Os rostos do “novo normal”

Manoel Jesus, educador. (Foto: Divulgação)

Quando os desastres climáticos ficaram mais frequentes, especialistas passaram a falar em um “novo normal” para um meio ambiente em transformação, tristemente, para pior. Apesar dos negacionistas, não há como contestar que, sem completar um ano, os gaúchos passaram por cinco grandes enchentes, tomando como referência a grande Porto Alegre, os Vales que alimentam o Guaíba, Lagoa dos Patos e chegam ao mar. Infelizmente, curar as feridas do planeta é tarefa para médio e longo prazo.

O certo é que, havendo eleições em outubro ou elas sendo postergadas, é necessário separar o joio do trigo no que se refere à atuação da Prefeitura e do Legislativo. Descontando-se oportunistas de plantão, os municípios precisam de nova consciência, que resulte em legislações adequadas, onde se inicie por educação, com o conhecimento topográfico das áreas rurais e urbanas, passando por planejamento estratégico de evacuação de áreas de risco, assim como maior rigor nos licenciamentos ambientais.

A grande lição está, exatamente, em saber que esta deixou para trás a enchente de 1941 (não pensando numa disputa, como fizeram alguns meios de comunicação), havendo uma troca de patamar, pois se tem bem mais gente concentrada no meio urbano do que no rural. E se presenciou o descaso na prevenção e conservação de estruturas existentes e investi­mentos, encontrando autoridades aturdidas, correndo atrás do prejuízo. Eleitos e bem pagos, é tarefa do governo providenciar soluções em tempo de crise.

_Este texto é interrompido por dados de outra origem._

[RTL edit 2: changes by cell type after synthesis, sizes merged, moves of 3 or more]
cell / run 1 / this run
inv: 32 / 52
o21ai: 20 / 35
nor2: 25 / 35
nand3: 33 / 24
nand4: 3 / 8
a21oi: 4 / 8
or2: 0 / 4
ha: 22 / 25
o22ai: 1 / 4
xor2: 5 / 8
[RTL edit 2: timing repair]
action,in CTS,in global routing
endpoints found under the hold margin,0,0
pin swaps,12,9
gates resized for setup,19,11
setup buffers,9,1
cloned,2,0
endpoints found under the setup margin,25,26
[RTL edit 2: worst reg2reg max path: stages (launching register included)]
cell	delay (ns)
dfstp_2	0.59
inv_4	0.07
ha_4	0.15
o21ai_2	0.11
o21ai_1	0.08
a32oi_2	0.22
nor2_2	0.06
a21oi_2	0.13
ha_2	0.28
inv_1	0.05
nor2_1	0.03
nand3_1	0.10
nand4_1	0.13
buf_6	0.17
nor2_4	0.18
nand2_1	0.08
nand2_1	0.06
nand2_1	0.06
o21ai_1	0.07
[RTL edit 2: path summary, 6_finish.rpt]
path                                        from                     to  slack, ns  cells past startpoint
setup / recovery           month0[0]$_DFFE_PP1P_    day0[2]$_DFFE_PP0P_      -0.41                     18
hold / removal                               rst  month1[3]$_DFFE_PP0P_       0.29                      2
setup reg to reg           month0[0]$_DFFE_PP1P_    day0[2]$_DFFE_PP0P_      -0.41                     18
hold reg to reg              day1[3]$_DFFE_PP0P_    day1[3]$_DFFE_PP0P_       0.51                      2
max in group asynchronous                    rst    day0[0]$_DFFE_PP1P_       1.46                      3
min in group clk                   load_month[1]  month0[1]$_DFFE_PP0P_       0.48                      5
--- src/rtl/axi_lite_reg_slave.sv ---
// AXI4-Lite register bank: NUM_REGS word-spaced registers behind independent
// write (AW/W/B) and read (AR/R) responders, with per-register commit pulses.
module axi_lite_reg_slave #(
   parameter int                    DATA_WIDTH = 32,
   parameter int                    ADDR_WIDTH = 8,
   parameter int                    RESP_WIDTH = 3,
   parameter int                    NUM_REGS   = 4,
   parameter logic [ADDR_WIDTH-1:0] BASE_ADDR  = '0
) (
   input  logic                           s0_axi_aclk,
   input  logic                           s0_axi_aresetn,
   input  logic [ADDR_WIDTH-1:0]          s0_axi_awaddr,
   input  logic                           s0_axi_awvalid,
   output logic                           s0_axi_awready,
   input  logic [DATA_WIDTH-1:0]          s0_axi_wdata,
   input  logic [DATA_WIDTH/8:0]          s0_axi_wstrb,
   input  logic                           s0_axi_wvalid,
   output logic                           s0_axi_wready,
   output logic [RESP_WIDTH-1:0]          s0_axi_bresp,
   output logic                           s0_axi_bvalid,
   input  logic                           s0_axi_bready,
   input  logic [ADDR_WIDTH-1:0]          s0_axi_araddr,
   input  logic                           s0_axi_arvalid,
   output logic                           s0_axi_arready,
   output logic [DATA_WIDTH-1:0]          s0_axi_rdata,
   output logic [RESP_WIDTH-1:0]          s0_axi_rresp,
   output logic                           s0_axi_rvalid,
   input  logic                           s0_axi_rready,
   output logic [NUM_REGS*DATA_WIDTH-1:0] regs_out,
   output logic [NUM_REGS-1:0]            wr_pulse
);

   localparam int STRB_W = DATA_WIDTH / 8;
   localparam int IDX_W  = (NUM_REGS > 1) ? $clog2(NUM_REGS) : 1;
   localparam logic [ADDR_WIDTH:0]   SPAN        = (ADDR_WIDTH+1)'(4 * NUM_REGS);
   localparam logic [RESP_WIDTH-1:0] RESP_OKAY   = '0;
   localparam logic [RESP_WIDTH-1:0] RESP_SLVERR = RESP_WIDTH'(2);

   localparam logic [1:0] W_IDLE    = 2'd0;
   localparam logic [1:0] W_COLLECT = 2'd1;
   localparam logic [1:0] W_COMMIT  = 2'd2;
   localparam logic [1:0] W_RESP    = 2'd3;
   localparam logic [0:0] R_IDLE    = 1'b0;
   localparam logic [0:0] R_RESP    = 1'b1;

   logic [1:0]            w_state;
   logic [0:0]            r_state;
   logic [ADDR_WIDTH-1:0] aw_addr;
   logic                  aw_have;
   logic                  w_have;
   logic [DATA_WIDTH-1:0] w_data;
   logic [STRB_W-1:0]     w_strb;
   logic [DATA_WIDTH-1:0] regs [NUM_REGS];

   logic                  aw_hs;
   logic                  w_hs;
   logic                  aw_have_nxt;
   logic                  w_have_nxt;
   logic [ADDR_WIDTH:0]   aw_diff;
   logic [ADDR_WIDTH:0]   ar_diff;
   logic                  aw_hit;
   logic                  ar_hit;
   logic [IDX_W-1:0]      aw_idx;
   logic [IDX_W-1:0]      ar_idx;
   logic                  unused_strb_msb;

   assign aw_hs       = s0_axi_awvalid & s0_axi_awready;
   assign w_hs        = s0_axi_wvalid & s0_axi_wready;
   assign aw_have_nxt = aw_have | aw_hs;
   assign w_have_nxt  = w_have | w_hs;

   // A borrow on the widened subtraction lands above SPAN, so one compare covers both bounds
   assign aw_diff = {1'b0, aw_addr} - {1'b0, BASE_ADDR};
   assign ar_diff = {1'b0, s0_axi_araddr} - {1'b0, BASE_ADDR};
   assign aw_hit  = (aw_diff < SPAN) && (aw_addr[1:0] == 2'b00);
   assign ar_hit  = (ar_diff < SPAN) && (s0_axi_araddr[1:0] == 2'b00);
   assign aw_idx  = aw_diff[IDX_W+1:2];
   assign ar_idx  = ar_diff[IDX_W+1:2];

   assign unused_strb_msb = s0_axi_wstrb[STRB_W];

   for (genvar k = 0; k < NUM_REGS; k++) begin : g_regs_out
      assign regs_out[k*DATA_WIDTH +: DATA_WIDTH] = regs[k];
   end

   // Write side: collect AW and W in any order, commit for one cycle, then hold B until accepted
   always_ff @(posedge s0_axi_aclk) begin
      if (!s0_axi_aresetn) begin
         w_state        <= W_IDLE;
         s0_axi_awready <= 1'b0;
         s0_axi_wready  <= 1'b0;
         s0_axi_bvalid  <= 1'b0;
         s0_axi_bresp   <= '0;
         aw_have        <= 1'b0;
         w_have         <= 1'b0;
         aw_addr        <= '0;
         w_data         <= '0;
         w_strb         <= '0;
         wr_pulse       <= '0;
         for (int k = 0; k < NUM_REGS; k++) regs[k] <= '0;
      end else begin
         wr_pulse <= '0;
         case (w_state)
            W_IDLE, W_COLLECT: begin
               if (aw_hs) aw_addr <= s0_axi_awaddr;
               if (w_hs) begin
                  w_data <= s0_axi_wdata;
                  w_strb <= s0_axi_wstrb[STRB_W-1:0];
               end
               aw_have        <= aw_have_nxt;
               w_have         <= w_have_nxt;
               s0_axi_awready <= ~aw_have_nxt;
               s0_axi_wready  <= ~w_have_nxt;
               if (aw_have_nxt && w_have_nxt)     w_state <= W_COMMIT;
               else if (aw_have_nxt || w_have_nxt) w_state <= W_COLLECT;
               else                               w_state <= W_IDLE;
            end
            W_COMMIT: begin
               if (aw_hit) begin
                  for (int b = 0; b < STRB_W; b++)
                     if (w_strb[b]) regs[aw_idx][b*8 +: 8] <= w_data[b*8 +: 8];
                  wr_pulse[aw_idx] <= 1'b1;
               end
               s0_axi_bvalid <= 1'b1;
               s0_axi_bresp  <= aw_hit ? RESP_OKAY : RESP_SLVERR;
               w_state       <= W_RESP;
            end
            W_RESP: begin
               if (s0_axi_bready) begin
                  s0_axi_bvalid  <= 1'b0;
                  aw_have        <= 1'b0;
                  w_have         <= 1'b0;
                  s0_axi_awready <= 1'b1;
                  s0_axi_wready  <= 1'b1;
                  w_state        <= W_IDLE;
               end
            end
            default: w_state <= W_IDLE;
         endcase
      end
   end

   // Read side: regs is sampled before any same-edge commit lands, so a collision returns old data
   always_ff @(posedge s0_axi_aclk) begin
      if (!s0_axi_aresetn) begin
         r_state        <= R_IDLE;
         s0_axi_arready <= 1'b0;
         s0_axi_rvalid  <= 1'b0;
         s0_axi_rdata   <= '0;
         s0_axi_rresp   <= '0;
      end else begin
         case (r_state)
            R_IDLE: begin
               if (s0_axi_arvalid && s0_axi_arready) begin
                  s0_axi_arready <= 1'b0;
                  s0_axi_rvalid  <= 1'b1;
                  s0_axi_rdata   <= ar_hit ? regs[ar_idx] : '0;
                  s0_axi_rresp   <= ar_hit ? RESP_OKAY : RESP_SLVERR;
                  r_state        <= R_RESP;
               end else begin
                  s0_axi_arready <= 1'b1;
               end
            end
            R_RESP: begin
               if (s0_axi_rready) begin
                  s0_axi_rvalid  <= 1'b0;
                  s0_axi_arready <= 1'b1;
                  r_state        <= R_IDLE;
               end
            end
            default: r_state <= R_IDLE;
         endcase
      end
   end

endmodule

--- config.mk ---
export PLATFORM = sky130hd
export DESIGN_NAME = axi_lite_reg_slave
export DESIGN_NICKNAME = d
export VERILOG_FILES = /design/src/rtl/axi_lite_reg_slave.sv
export SDC_FILE = /design/constraint.sdc
export NUM_CORES = 1
export LEC_CHECK = 0
export ABC_AREA = 1
export CAP_MARGIN = 20
export CORE_ASPECT_RATIO = 0.7
export CORE_MARGIN = 2
export CORE_UTILIZATION = 54
export CTS_BUF_LIST = sky130_fd_sc_hd__clkbuf_8
export DETAILED_ROUTE_END_ITERATION = 10
export PLACE_DENSITY = 0.92
export SLEW_MARGIN = 20
export SYNTH_ARGS = -nofsm -noshare
export SYNTH_HDL_FRONTEND = slang
export SYNTH_SLANG_ARGS = --single-unit
--- constraint.sdc ---
create_clock -name s0_axi_aclk -period 4.4 [get_ports s0_axi_aclk]
set_input_delay 1.32 -clock s0_axi_aclk [delete_from_list [all_inputs] [get_ports s0_axi_aclk]]
set_output_delay 1.32 -clock s0_axi_aclk [all_outputs]
set_load 0.05 [all_outputs]
==> flow_metrics.tcl <==
set metrics [dict create \
    pin_count 235 \
    power.switching_mw 1.60 \
    post-synth-top-count-cell "nor2_1" \
    hp-start "aw_addr[3]$_SDFFE_PN0P_" \
    grt_pass1_vias 7279 \
    clkLatencyLatePin_ps 490 \
    path_class "reg2out" \
    yosys.area.top_type "edfxtp_1" \
    htreeDepth 2 \
    cp-startpoint "s0_axi_arready$_SDFFE_PN0P_" \
    ctsHoldBuffers 0 \
    timing.rr.end "regs[1][12]$_SDFFCE_PN0P_" \
    vias 7774 \
    synth-seq-area-share_pct 63.4 \
    drc 0 \
    critPathTopFamily "buffers and inverters" \
    netlist_top_cells_area "edfxtp_1 (43%), dfxtp_1 (21%), nor2_1 (10%), o21ai_0 (7.3%), a21oi_1 (4.1%)" \
    cts_setup_buffers 0 \
    drive_gt1_share_pct 7.20 \
    finalSetupTns_ps 0 \
    cts_buffer_depth 3 \
    slew-limit-headroom_pct 28.5 \
    viasPerCell 5.47 \
    grt_pass1_wl_um 37800 \
    finalCriticalPeriod_ps 3050 \
    worst-path-buf-inv 1 \
    syn2layout_area_growth_pct 34.5 \
    synth-seq-cells 220 \
    clock_skew_ps 18.3 \
    switching_share_pct 31.0 \
    rrSetupSlack_ps 1940 \
    hold_class "reg2reg" \
    cp_max_fo 4 \
    grt_overflow 0 \
    status "complete, no violations" \
    rsz0062_at_grt "false" \
    root_buffer "clkbuf_8" \
    period_share_pct 69.4 \
    place_area_um2 11400 \
    crit_slowest_cell "clkdlybuf4s50_1" \
    synthArstFlopShare_pct 0 \
    drt_iter0_markers 849 \
    syn_area_per_cell_um2 9.48 \
    syn_area_um2 8970 \
    fin_area_um2 12100 \
    p_int_mw 3.56 \
    portBuffers 229 \
    initial_utilization_pct 55.0 \
    drt_pass1_iterations 5 \
    chipHeight_um 112 \
    slew_viol_final 0 \
    place_congestion 0.848 \
    p_seq_share_pct 47.2 \
    r2r_cells 7 \
    tritoncts "done" \
    synth_edf_count 128 \
    die_w_um 158 \
    clk_pin_slew_ps 60 \
    yosysWarningCount 0 \
    startpoint_type "register" \
    nets 1230 \
    cts_sinks 220 \
    yosysUniqueCellTypes 29 \
    synthFlopType "edfxtp_1" \
    synth_commonest_cells "nor2_1 (240), o21ai_0 (130), edfxtp_1 (128), nand2_1 (94), dfxtp_1 (92)" \
    synth_cells 946 \
    crit_required_ps 3080 \
    core-area_um2 16300 \
    grt_usage_pct 27.5 \
    p_leak_nw 4.48 \
    crit_chain "clkdlybuf4s50_1" \
    wire_per_inst_um 17.7 \
    hold_viol 0 \
    dieArea_um2 17700 \
    cp_data_arrival_time_ps 1730 \
    finalSetupViolCount 0 \
    antenna_found_initial 3 \
    synth_top_area_share_pct 42.9 \
    grt_max_degree 65 \
    reg2reg_from "w_state[1]$_SDFFE_PN0P_" \
    max_freq_ghz 0.328 \
    pwr-share-comb_pct 20.2 \
    ant_nets 0 \
    cts_buffers 34 \
    drv_cap 0 \
    fillers 1158 \
    clkPwrFrac_pct 32.6 \
    hold-path-endpoint "wr_pulse[1]$_SDFF_PN0_" \
    holdPathStages 1 \
    cp_slowest_stage_delay_ps 840 \
    rows 39 \
    ir_drop_v 0.000305 \
    drt_wl_total_um 25100 \
    endpoint_kind "output port" \
    power_density_nw_per_um2 428 \
    hpwlAfterDp_um 17300 \
    cts_resized 0 \
    tightest_slew_ps 1070 \
]
[final cells by class]
class | instances | area [µm²] | share of cell area [%]
flip-flops and latches | 220 | 5690 | 47.1
multi-input cells | 617 | 2830 | 23.4
repair buffers | 241 | 2380 | 19.7
clock buffers | 42 | 578 | 4.79
well taps | 225 | 282 | 2.33
inverters | 55 | 206 | 1.71
clock inverters | 20 | 104 | 0.861
diodes | 1 | 2.50 | 0.0207
[how the worst max path moves through the flow]
stage	to	cells past startpoint	slack, ps
3_3_place_gp	regs[0][17]$_SDFFCE_PN0P_	7	1120
5_1_grt	regs_out[12]	1	1300
2_1_floorplan	regs[1][10]$_SDFFCE_PN0P_	5	1570
4_1_cts	s0_axi_arready	1	1330
6_report	s0_axi_arready	1	1350
3_5_place_dp	regs[3][12]$_DFFE_PP_	5	1090
[power groups by stage]
| stage | Sequential [mW] | Clock, mW | Combinational [mW] |
|---|---|---|---|
| 6_report | 2.43 | 1.68 | 1.05 |
| 3_5_place_dp | 2.48 | 0 | 1.03 |
| 2_1_floorplan | 2.71 | 0 | 0.449 |
| 5_1_grt | 2.45 | 1.78 | 1.12 |
| 3_3_place_gp | 2.47 | 0 | 1.00 |
| 4_1_cts | 2.43 | 1.70 | 1.04 |
[registers in the layout, indices dropped and copies added, names as in the netlist]
signal,count
w_state,2
wr_pulse,4
s0_axi_awready,1
w_strb,4
regs,128
s0_axi_wready,1
s0_axi_rdata,32
s0_axi_bresp,1
s0_axi_rresp,1
aw_addr,8
w_data,32
aw_have,1
s0_axi_arready,1
w_have,1
r_state,1
s0_axi_rvalid,1
s0_axi_bvalid,1
[cells in the final DEF (no fill, tap or decap), types with 4 or more instances in the layout]
cell type / Yosys / final
a21oi_1: 74 / 74
buf_4: 5 / 12
clkbuf_8: 0 / 42
clkdlybuf4s50_1: 0 / 226
conb_1: 1 / 4
dfxtp_1: 92 / 92
edfxtp_1: 128 / 128
inv_1: 50 / 65
inv_2: 3 / 4
nand2_1: 94 / 94
nand2_4: 9 / 9
nand3_1: 8 / 8
nor2_1: 240 / 239
nor3_1: 25 / 25
o21ai_0: 130 / 130
o21ai_1: 16 / 16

Lamentavelmente, temos dirigentes mal preparados e uma população mal-educada. O “novo normal” começa dentro de casa, no ambiente familiar e social mais próximo, com a con­servação de esgotos e tratamento do lixo. Que não termina ao se depositarem os sacos com detritos na rua, pois é comum se ver material mal acondicionado que facilmente se rompe e tem potencial de entupir bueiros. Mas nada disto será sufi­ciente sem ter a efetiva participação da sociedade, cobrando e fazendo a sua parte.

Por detrás das estatísticas estão os rostos do “novo normal”, com histórias daqueles que foram morar em zonas de risco. A odisseia das desgraças que se repetem. A sociedade, novamente, supre carências da administração pública. Mas não é suficiente. São muitas lições a serem aprendidas, muitas perdas de vidas lamentadas, muitas perspectivas de futuro tolhidas. A vida continua restando um fio de esperança de que a “brasilidade” seja o sentimento que não permite que nossa gente desista… inclusive dos políticos!